Somit kann davon ausgegangen werden, daß der Unfall vom 10. Februar 1977 darauf zurückzuführen ist, daß Kapitän D. nicht die Fahrtüchtigkeit des Motorschiffes überprüft hat. Für dieses Verschulden haften sowohl er wie der Reeder.
Vergeblich machen die Beklagten und Berufungskläger § 1.02 der Polizeiverordnung und § 14 der Lotsenordnung für die Strecke zwischen Basel und Mannheim vom 1. Juli 1956 geltend. Nach diesen Bestimmungen wird, wenn der Kapitän nicht das Patent für die zu befahrene Strecke besitzt und einen Lotsen mit Patent in Anspruch nimmt, dieser derSchiffsführer des Schiffes, d. h. er hat die Autorität über die Besatzung, ergreift die Vorsichtsmaßnahmen, die nach der allgemeinen Sorgfaltspflicht und den Regeln der üblichen Berufspraxis geboten sind.
Diese Bestimmungen ermöglichen keine Ausnahme von den Regeln für die Verpflichtungen und zivile Haftung des Kapitäns, wie sie im Gesetz vom 15. Juni 1895 enthalten sind, und insbesondere von Art. 8, wonach der Kapitän vor jeder Reise verpflichtet ist, darauf zu achten, daß das Schiff fahrtüchtig ist. Mit anderen Worten, diese Bestimmungen, die im wesentlichen das Führen der Schiffe betreffen, sollten nicht bewirken und bewirken auch nicht, daß der Kapitän von der Haftung für Unfälle oder Schäden, die auftreten, während der Lotse das ihm anvertraute Schiff führt, befreit wird. Außerdem wäre es ungerecht, daß der Schiffsführer allein durch die Tatsache, daß ein Lotse mit Patent an Bord des Schiffes kommt, von den Folgen seiner eigenen Fehler freigesprochen wird, vor allem, wenn diese auf die Zeit vor der Ubernahme des Ruders durch den Lotsen zurückgehen.
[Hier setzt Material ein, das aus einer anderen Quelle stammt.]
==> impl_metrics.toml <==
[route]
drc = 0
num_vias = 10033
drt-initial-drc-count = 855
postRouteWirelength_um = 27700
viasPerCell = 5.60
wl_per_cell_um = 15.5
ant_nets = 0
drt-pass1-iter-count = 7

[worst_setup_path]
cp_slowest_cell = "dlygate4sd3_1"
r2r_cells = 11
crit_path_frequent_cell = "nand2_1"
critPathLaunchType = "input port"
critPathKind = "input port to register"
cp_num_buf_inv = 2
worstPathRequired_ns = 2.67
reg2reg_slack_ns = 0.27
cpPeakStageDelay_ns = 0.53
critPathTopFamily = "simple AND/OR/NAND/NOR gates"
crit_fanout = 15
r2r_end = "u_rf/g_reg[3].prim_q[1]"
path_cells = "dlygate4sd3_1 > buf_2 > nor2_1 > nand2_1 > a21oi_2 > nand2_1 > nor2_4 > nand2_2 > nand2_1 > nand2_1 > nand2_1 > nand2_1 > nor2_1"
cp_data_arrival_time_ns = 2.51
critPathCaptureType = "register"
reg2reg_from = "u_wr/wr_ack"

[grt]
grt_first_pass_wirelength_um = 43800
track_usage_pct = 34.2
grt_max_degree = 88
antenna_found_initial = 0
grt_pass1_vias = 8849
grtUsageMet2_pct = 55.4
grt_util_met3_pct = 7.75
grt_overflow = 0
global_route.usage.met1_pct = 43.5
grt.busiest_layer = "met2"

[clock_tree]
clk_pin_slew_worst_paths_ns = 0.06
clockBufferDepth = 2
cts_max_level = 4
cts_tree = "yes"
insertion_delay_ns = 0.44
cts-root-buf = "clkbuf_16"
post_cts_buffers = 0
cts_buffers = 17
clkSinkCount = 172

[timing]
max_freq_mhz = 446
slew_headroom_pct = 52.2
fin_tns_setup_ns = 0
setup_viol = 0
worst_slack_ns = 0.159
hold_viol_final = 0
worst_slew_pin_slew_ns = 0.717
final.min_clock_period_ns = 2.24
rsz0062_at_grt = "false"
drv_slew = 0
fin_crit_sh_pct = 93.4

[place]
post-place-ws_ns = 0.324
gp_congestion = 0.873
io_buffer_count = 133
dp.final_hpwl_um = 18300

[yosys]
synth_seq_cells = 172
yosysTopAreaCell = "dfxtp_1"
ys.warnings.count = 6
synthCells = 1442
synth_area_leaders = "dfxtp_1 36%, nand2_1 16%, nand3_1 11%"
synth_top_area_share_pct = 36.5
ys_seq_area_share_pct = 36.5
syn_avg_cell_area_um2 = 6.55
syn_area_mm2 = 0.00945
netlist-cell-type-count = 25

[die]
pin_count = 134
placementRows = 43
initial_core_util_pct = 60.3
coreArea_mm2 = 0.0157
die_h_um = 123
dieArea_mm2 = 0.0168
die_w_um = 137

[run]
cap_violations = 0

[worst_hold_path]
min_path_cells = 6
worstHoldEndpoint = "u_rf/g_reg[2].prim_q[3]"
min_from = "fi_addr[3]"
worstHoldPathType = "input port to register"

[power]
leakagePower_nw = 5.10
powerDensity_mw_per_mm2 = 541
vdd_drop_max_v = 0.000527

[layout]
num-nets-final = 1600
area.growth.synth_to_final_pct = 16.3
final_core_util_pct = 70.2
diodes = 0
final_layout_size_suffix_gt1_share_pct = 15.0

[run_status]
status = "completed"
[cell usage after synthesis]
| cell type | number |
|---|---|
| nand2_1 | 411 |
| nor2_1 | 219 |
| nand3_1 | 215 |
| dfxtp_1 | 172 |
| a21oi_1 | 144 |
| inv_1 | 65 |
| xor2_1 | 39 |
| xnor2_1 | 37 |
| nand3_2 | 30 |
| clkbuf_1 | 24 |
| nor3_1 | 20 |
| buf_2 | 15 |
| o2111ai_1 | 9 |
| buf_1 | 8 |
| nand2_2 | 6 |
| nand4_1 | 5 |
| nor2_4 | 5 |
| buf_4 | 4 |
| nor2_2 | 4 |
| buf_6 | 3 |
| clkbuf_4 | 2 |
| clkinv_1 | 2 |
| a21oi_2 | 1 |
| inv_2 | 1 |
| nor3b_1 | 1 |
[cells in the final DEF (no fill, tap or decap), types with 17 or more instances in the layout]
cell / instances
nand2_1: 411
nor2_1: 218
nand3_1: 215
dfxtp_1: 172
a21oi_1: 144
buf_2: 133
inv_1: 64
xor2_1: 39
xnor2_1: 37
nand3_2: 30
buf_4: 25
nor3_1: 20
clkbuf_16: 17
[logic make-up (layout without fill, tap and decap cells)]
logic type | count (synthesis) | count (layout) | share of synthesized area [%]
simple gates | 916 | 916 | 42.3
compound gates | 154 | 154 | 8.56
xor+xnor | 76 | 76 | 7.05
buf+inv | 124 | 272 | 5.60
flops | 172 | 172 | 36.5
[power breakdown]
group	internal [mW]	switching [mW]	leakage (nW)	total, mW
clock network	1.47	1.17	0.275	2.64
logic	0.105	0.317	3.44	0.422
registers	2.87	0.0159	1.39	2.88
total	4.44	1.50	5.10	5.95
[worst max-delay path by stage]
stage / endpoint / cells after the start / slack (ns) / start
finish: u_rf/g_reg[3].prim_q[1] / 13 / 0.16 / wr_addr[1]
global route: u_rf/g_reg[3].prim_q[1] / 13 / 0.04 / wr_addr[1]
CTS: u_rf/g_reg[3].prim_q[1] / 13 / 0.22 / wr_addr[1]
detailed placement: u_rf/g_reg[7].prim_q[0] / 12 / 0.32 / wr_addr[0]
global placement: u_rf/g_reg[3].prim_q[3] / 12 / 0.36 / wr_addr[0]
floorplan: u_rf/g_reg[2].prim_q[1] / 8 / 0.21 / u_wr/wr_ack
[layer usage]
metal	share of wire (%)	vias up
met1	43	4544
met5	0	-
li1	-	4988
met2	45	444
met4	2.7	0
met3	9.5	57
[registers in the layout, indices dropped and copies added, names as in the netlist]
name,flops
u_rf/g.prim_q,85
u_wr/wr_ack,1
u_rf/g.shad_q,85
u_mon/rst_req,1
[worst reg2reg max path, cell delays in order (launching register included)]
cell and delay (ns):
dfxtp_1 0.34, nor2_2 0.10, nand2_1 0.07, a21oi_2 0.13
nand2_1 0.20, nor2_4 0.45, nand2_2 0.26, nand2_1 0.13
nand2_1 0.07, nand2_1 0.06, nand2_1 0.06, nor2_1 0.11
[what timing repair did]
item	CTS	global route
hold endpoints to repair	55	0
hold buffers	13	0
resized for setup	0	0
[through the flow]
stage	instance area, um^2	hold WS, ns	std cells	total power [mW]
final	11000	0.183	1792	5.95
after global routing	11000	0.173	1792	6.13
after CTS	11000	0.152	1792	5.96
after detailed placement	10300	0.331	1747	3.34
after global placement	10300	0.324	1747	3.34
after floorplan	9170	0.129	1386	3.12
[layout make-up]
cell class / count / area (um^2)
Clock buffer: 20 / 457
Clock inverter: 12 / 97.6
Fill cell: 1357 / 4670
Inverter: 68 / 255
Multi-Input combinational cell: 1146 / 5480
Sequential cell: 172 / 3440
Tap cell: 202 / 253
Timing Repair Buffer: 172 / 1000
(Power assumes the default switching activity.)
Auch wenn die Gesellschaft G. persönlich nicht haftbar gemacht werden kann, da ein Verschulden zu Lasten des Reeders weder festgestellt noch nachgewiesen wurde, so ist der Schiffseigner nach Art. 3 des Gesetzes vom 15. Juni 1895 dennoch verantwortlich für Schäden, die Dritten durch Verschulden des Schiffspersonals zugefügt wurden.
Somit ist nicht nur Kapitän D. selbst für seine Verschulden verantwortlich, sondern auch der Reeder.